___ Records to use

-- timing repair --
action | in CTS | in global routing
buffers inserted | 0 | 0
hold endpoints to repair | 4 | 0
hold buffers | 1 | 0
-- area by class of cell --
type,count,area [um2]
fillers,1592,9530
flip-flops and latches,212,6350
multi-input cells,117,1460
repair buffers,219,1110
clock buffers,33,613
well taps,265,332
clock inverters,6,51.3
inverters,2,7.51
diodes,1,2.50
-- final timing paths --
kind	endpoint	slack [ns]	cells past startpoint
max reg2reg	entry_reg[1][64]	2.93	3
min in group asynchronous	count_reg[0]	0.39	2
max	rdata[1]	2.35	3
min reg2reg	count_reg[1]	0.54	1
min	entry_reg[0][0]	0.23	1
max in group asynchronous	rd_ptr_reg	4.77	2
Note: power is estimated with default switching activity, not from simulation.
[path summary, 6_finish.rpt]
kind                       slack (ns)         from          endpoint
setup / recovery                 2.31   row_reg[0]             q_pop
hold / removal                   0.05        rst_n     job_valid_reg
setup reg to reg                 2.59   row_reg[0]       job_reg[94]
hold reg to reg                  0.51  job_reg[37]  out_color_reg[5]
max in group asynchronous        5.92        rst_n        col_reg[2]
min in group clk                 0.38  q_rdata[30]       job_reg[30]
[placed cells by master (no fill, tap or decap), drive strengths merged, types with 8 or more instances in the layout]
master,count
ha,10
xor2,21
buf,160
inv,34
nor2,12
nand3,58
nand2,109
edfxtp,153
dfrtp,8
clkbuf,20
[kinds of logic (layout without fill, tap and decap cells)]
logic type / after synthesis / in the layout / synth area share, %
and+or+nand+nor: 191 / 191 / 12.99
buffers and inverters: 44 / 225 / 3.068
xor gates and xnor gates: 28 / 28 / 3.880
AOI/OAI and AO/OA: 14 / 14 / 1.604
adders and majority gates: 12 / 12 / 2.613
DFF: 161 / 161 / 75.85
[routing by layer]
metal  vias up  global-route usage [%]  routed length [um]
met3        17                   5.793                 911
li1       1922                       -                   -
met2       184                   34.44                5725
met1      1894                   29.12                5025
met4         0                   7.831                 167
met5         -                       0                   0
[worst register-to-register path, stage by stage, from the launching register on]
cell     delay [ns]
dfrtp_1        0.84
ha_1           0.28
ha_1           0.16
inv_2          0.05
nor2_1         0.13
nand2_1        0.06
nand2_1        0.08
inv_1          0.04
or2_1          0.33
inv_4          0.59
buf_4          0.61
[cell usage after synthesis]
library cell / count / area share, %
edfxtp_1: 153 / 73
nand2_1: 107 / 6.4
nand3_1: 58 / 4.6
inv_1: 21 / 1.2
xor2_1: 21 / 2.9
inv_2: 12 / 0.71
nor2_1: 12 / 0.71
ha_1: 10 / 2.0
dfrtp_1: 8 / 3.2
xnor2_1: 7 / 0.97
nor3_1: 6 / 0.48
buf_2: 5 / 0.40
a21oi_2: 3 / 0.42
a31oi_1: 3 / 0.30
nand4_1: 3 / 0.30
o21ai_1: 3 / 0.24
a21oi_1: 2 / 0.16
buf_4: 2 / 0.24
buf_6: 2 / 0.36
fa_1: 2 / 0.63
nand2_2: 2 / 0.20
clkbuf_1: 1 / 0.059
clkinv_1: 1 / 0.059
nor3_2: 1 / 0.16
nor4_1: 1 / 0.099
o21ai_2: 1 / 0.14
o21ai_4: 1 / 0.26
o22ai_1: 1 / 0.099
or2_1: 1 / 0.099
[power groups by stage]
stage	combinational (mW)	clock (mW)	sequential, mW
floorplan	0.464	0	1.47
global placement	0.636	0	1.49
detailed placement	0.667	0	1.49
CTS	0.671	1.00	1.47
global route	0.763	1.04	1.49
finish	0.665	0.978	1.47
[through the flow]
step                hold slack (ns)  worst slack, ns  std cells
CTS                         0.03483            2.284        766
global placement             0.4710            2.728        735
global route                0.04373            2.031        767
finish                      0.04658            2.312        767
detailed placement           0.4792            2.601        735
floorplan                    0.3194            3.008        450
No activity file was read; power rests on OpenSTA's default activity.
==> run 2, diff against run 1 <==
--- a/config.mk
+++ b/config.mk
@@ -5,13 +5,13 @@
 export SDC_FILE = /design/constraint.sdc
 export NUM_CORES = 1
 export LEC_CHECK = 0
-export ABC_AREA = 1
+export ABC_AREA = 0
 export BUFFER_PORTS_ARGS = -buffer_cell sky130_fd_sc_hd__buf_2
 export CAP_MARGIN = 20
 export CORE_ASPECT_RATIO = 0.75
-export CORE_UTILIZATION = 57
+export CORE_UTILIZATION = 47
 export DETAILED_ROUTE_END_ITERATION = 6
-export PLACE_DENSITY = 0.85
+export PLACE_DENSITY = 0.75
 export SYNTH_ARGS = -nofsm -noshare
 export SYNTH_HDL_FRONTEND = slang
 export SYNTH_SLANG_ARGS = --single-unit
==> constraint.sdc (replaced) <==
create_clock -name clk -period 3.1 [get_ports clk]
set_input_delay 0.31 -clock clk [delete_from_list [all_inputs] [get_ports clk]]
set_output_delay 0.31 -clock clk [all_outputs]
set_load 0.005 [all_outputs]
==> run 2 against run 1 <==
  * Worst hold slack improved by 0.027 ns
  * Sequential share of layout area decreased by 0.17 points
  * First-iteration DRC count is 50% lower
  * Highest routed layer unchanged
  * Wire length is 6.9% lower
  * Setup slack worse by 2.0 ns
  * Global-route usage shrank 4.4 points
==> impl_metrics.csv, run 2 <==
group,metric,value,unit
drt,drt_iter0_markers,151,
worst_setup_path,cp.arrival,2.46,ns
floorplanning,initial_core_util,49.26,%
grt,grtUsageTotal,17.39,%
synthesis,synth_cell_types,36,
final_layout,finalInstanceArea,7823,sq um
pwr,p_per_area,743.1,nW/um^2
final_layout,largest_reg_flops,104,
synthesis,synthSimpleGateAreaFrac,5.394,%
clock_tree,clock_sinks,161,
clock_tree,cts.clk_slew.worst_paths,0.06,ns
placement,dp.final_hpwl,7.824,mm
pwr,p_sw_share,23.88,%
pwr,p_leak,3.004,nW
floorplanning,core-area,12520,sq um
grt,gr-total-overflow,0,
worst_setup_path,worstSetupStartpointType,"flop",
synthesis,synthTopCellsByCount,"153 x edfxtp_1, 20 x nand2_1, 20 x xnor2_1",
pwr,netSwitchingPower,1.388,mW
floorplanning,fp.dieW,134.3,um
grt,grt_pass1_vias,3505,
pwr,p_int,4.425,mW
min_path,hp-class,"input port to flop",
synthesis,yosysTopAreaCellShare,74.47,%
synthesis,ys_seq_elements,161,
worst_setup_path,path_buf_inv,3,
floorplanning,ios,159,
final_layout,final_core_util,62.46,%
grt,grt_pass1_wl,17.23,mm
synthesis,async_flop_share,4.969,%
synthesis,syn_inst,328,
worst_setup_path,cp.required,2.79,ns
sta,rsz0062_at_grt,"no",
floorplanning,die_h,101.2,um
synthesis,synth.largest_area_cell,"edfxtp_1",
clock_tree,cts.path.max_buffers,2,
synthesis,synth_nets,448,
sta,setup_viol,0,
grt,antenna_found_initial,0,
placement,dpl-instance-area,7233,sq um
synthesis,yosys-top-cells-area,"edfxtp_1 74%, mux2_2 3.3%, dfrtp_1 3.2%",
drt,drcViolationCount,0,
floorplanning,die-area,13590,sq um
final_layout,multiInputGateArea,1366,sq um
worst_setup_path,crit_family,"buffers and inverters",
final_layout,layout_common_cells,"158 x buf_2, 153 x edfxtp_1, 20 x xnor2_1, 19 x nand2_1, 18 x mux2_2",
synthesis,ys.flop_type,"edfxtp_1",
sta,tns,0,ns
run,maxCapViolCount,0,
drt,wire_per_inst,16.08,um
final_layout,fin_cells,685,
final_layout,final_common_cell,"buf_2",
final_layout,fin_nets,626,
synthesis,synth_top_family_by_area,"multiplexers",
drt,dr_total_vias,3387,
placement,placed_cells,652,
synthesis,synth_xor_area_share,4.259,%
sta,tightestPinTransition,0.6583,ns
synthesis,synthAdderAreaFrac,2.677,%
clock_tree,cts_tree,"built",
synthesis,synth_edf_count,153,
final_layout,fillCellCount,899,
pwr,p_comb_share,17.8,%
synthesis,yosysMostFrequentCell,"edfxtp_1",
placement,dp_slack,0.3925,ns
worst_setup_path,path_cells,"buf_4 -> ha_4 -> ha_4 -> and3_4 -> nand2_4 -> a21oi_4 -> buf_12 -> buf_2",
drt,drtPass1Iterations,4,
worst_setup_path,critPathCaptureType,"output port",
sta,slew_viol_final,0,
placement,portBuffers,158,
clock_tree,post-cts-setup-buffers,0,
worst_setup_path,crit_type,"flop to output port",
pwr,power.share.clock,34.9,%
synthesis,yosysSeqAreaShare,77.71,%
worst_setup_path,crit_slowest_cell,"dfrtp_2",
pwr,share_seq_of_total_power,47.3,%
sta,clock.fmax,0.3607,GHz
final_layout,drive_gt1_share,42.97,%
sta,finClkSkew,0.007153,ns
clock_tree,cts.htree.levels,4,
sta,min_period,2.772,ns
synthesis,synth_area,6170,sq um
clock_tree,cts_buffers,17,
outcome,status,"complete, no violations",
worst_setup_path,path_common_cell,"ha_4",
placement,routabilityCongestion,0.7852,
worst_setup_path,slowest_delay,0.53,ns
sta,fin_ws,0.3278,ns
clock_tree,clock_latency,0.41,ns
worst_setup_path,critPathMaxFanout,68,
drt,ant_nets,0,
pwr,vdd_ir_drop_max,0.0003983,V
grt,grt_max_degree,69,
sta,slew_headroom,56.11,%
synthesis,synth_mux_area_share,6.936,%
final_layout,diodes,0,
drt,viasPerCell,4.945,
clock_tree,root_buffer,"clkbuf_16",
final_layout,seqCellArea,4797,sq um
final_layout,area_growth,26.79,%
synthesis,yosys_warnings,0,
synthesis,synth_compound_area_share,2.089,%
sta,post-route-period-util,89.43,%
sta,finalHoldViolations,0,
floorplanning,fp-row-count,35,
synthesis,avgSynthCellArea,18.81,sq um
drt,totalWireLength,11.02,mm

______

Work instructions -
Check each line above for the word "lower", and copy the lines where it appears.

Solution for this task -
  * First-iteration DRC count is 50% lower
  * Wire length is 6.9% lower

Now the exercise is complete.